◆ Data under study

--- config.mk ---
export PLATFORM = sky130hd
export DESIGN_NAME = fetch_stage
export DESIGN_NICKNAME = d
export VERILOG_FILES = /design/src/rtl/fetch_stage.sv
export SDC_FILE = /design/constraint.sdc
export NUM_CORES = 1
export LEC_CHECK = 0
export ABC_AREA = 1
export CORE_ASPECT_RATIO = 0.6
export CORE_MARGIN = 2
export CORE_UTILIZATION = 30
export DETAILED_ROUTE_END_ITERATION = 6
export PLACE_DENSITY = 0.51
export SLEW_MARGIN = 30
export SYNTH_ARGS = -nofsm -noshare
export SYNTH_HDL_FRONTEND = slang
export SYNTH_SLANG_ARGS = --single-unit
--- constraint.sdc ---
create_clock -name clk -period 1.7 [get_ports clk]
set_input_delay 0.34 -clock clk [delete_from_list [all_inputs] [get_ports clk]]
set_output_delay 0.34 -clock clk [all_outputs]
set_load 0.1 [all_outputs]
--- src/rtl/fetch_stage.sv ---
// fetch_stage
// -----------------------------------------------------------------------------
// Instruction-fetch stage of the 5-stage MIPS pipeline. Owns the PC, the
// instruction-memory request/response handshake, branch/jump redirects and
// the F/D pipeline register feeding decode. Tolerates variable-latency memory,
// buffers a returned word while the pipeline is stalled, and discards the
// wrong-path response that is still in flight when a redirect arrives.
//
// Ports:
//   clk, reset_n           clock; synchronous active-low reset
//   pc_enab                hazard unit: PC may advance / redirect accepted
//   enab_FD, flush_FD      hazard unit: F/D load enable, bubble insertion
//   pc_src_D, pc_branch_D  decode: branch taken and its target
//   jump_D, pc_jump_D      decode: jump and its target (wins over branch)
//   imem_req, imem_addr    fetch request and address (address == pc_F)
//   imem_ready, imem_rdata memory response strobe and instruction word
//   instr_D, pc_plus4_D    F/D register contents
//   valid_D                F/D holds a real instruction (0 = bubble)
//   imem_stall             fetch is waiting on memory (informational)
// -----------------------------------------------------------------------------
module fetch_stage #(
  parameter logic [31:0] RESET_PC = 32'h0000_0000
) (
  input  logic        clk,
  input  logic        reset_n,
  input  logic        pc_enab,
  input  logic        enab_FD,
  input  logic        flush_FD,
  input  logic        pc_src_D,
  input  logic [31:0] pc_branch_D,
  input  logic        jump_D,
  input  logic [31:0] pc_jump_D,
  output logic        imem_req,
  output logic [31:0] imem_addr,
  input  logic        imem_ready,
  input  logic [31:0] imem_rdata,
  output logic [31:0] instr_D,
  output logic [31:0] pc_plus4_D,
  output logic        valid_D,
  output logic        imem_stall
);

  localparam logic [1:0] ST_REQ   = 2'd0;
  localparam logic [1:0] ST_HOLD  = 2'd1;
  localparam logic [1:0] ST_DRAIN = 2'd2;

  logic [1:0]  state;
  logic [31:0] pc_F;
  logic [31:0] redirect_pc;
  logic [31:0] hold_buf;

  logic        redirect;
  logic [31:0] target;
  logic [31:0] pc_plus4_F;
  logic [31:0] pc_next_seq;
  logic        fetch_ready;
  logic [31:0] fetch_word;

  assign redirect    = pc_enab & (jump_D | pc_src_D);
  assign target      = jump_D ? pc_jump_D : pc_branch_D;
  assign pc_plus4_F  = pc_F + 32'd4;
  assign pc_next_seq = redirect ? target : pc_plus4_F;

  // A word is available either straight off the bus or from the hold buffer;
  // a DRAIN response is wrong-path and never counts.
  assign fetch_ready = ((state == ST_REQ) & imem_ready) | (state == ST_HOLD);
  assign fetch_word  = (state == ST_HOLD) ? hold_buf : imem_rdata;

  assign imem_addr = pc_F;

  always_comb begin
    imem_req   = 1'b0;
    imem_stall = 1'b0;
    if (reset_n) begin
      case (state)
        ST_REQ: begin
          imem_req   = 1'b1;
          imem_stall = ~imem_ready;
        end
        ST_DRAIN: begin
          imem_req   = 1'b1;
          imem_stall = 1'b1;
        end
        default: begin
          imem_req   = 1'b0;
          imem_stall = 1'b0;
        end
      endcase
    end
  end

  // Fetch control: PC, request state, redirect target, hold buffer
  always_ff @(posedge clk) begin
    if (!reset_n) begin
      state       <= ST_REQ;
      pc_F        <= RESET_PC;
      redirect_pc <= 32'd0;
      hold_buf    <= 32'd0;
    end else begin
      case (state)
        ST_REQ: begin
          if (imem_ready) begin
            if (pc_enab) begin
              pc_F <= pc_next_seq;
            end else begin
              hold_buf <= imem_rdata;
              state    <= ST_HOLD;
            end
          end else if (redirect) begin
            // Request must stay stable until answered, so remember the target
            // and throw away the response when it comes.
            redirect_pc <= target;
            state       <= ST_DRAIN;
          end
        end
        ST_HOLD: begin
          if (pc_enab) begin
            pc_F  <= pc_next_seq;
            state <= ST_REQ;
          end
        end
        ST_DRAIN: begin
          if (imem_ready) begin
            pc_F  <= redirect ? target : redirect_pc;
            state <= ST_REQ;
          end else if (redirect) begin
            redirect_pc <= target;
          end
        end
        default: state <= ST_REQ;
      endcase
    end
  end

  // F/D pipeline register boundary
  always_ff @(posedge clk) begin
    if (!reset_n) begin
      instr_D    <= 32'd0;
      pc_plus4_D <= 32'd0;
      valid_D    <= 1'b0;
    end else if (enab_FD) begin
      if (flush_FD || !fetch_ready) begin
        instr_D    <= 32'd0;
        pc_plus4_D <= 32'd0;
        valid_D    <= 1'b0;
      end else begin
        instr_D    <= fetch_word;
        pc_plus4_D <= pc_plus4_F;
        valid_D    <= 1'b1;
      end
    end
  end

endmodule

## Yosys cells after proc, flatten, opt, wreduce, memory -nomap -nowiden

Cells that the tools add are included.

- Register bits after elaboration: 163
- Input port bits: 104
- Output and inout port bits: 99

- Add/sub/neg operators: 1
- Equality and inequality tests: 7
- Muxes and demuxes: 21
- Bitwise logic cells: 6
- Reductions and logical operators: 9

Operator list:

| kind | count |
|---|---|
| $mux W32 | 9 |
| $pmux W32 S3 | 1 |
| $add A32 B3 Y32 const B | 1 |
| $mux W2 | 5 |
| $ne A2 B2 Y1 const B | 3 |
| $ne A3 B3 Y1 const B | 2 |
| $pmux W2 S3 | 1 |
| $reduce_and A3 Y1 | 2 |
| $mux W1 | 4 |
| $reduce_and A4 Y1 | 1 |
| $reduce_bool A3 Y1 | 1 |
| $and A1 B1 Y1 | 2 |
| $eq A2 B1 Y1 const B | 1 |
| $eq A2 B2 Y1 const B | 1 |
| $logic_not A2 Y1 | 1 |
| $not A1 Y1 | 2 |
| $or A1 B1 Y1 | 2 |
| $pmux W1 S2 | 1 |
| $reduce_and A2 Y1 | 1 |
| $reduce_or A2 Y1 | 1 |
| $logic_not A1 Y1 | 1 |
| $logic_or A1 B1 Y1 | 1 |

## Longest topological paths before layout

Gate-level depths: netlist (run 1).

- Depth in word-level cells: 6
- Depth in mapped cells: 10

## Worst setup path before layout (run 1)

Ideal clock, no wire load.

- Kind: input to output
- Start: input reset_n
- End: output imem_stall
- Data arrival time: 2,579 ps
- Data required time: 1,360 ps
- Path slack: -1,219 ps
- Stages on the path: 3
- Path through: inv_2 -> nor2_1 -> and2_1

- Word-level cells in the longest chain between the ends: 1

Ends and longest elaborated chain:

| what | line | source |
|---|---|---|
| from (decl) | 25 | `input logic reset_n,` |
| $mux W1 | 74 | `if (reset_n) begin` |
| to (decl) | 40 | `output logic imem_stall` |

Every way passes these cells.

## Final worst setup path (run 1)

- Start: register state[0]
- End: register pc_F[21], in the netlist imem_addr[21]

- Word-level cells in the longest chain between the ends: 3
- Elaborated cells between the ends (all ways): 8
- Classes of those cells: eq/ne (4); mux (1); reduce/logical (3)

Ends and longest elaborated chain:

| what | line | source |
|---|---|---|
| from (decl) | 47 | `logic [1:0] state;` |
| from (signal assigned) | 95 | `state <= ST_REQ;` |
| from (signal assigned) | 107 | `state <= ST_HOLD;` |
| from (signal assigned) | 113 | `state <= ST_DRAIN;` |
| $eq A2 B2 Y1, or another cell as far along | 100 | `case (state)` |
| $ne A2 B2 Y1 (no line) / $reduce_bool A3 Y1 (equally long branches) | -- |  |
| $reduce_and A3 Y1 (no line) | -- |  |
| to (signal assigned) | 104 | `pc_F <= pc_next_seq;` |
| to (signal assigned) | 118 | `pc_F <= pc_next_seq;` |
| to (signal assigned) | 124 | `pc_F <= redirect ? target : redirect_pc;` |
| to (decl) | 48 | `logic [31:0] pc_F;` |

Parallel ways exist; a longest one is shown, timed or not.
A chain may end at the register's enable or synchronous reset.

---

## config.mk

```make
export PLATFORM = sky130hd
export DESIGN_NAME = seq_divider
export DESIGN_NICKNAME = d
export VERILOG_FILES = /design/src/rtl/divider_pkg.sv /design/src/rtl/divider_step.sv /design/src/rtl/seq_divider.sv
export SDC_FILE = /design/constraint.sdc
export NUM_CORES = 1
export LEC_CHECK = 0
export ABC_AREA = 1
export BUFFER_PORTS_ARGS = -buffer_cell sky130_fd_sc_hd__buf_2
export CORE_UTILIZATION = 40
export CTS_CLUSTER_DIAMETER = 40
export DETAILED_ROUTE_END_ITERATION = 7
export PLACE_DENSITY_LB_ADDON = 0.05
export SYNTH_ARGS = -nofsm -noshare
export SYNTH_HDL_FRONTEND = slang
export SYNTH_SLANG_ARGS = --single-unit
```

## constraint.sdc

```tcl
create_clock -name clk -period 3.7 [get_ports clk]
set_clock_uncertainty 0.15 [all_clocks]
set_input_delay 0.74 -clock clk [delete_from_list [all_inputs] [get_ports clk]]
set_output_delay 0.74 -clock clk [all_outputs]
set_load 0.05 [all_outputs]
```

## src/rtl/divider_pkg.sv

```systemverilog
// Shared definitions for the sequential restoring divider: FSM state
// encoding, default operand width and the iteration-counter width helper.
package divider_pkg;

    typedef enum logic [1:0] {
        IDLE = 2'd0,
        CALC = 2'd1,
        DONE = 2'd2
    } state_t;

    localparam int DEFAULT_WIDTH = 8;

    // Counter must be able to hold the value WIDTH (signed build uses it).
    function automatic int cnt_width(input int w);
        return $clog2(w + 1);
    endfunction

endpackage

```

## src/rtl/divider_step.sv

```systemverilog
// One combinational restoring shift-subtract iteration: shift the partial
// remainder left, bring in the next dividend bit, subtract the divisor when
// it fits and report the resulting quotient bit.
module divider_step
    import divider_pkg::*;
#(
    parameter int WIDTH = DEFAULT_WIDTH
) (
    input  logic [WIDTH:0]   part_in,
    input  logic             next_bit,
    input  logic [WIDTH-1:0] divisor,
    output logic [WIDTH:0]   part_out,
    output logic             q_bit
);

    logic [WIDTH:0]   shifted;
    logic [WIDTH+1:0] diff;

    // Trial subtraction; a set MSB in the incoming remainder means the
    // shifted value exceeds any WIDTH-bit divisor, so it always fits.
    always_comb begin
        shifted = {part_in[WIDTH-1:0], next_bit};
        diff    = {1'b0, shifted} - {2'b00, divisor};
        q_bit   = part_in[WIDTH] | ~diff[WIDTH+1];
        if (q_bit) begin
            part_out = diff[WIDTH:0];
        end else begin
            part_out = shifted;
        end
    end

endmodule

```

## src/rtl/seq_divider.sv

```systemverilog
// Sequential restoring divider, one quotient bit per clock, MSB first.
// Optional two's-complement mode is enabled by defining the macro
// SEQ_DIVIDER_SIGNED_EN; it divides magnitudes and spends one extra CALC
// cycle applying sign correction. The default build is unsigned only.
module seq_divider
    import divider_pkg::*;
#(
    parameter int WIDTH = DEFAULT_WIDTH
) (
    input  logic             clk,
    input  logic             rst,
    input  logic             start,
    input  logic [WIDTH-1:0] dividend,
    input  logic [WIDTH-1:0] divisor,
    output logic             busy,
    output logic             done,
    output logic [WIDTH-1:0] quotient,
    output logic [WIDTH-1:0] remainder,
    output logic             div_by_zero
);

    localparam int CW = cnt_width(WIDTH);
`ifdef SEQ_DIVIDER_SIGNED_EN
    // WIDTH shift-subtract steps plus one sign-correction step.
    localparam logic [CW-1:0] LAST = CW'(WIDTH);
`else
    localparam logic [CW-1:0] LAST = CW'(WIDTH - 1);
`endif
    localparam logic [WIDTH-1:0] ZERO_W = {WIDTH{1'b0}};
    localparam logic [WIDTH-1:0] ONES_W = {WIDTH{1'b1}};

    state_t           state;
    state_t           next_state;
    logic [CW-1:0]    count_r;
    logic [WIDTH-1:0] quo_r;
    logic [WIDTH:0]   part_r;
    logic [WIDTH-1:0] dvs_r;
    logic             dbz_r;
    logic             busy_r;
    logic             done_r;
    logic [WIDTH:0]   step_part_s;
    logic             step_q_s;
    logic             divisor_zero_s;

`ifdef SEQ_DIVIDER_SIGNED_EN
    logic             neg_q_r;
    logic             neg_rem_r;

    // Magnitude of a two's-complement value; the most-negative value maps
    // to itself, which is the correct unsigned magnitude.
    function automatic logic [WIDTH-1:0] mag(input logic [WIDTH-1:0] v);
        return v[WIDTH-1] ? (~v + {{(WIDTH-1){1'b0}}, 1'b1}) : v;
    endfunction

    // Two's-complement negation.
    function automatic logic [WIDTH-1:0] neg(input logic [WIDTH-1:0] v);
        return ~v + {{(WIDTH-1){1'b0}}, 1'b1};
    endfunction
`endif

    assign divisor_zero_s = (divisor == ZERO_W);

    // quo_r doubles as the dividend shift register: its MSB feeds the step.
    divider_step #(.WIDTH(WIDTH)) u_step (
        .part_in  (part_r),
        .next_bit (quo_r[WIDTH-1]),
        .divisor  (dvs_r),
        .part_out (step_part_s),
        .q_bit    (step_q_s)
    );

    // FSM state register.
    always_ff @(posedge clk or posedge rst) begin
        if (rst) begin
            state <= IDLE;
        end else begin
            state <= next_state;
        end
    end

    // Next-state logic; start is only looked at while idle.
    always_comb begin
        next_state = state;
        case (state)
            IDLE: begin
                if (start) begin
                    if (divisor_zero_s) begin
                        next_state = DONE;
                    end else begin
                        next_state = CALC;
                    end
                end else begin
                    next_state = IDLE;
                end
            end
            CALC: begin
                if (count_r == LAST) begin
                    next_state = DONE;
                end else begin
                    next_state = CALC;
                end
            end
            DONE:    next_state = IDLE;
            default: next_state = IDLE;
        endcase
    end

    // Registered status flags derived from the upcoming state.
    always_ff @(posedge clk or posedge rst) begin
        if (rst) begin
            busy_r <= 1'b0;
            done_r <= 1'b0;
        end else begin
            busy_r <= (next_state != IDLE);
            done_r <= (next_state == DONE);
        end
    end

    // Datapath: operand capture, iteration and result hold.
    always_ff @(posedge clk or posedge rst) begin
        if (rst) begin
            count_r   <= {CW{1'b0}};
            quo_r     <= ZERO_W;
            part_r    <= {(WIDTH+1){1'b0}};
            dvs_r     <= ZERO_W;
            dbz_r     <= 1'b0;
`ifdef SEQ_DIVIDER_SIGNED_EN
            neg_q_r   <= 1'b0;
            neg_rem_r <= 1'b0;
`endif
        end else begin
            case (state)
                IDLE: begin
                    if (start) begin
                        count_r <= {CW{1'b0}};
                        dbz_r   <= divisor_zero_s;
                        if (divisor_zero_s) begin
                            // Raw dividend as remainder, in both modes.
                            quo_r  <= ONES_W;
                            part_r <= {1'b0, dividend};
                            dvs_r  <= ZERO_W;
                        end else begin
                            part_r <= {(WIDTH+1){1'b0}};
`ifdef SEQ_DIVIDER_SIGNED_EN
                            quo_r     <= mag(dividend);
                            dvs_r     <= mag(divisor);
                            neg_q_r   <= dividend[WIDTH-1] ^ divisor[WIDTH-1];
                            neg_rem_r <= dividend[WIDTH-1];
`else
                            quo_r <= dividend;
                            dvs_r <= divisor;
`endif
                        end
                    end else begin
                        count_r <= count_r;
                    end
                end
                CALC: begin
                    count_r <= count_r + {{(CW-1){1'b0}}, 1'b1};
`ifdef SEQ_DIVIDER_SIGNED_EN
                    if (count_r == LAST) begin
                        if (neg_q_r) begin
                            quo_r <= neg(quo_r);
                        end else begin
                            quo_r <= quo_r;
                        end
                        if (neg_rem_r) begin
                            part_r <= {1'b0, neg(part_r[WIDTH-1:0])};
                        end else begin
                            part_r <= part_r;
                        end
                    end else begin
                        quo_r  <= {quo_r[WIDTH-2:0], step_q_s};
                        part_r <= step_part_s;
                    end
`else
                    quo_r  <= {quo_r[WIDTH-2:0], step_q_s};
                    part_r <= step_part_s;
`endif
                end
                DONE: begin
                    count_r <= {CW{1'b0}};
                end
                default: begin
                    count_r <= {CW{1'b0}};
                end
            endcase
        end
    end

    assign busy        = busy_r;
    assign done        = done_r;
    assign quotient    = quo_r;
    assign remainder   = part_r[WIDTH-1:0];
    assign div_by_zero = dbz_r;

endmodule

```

* * *

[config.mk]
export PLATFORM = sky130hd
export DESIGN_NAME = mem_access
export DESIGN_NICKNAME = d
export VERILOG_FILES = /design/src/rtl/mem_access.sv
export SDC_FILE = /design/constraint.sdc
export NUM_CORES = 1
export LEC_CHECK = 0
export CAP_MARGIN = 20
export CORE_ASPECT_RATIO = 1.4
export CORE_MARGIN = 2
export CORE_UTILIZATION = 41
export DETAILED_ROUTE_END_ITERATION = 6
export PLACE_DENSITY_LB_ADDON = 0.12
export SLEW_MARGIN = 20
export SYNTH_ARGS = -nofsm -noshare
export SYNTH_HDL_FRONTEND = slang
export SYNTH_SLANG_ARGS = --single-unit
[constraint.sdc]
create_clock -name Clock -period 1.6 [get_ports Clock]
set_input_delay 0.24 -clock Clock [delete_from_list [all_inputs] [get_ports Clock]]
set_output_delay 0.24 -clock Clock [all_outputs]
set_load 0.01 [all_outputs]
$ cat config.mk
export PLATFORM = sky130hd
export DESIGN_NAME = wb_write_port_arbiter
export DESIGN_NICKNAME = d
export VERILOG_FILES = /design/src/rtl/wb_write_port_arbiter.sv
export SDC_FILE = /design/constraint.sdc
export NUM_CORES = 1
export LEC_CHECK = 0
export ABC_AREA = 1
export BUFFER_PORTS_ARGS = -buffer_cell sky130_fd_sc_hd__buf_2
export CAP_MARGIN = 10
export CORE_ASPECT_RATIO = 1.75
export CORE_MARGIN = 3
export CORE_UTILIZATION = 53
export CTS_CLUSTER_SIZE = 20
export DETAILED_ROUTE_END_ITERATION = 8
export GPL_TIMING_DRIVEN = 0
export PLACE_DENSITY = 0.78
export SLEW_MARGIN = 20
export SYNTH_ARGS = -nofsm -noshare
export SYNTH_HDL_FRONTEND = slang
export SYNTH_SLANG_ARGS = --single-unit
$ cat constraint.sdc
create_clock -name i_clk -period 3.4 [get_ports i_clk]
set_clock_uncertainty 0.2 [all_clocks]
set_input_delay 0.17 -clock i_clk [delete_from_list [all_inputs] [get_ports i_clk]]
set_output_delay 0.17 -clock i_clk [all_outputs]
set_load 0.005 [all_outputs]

◆ Task requirements
Scan the material above for lines holding "while" and copy each of them.

◆ Reply to the task
// buffers a returned word while the pipeline is stalled, and discards the
    // Next-state logic; start is only looked at while idle.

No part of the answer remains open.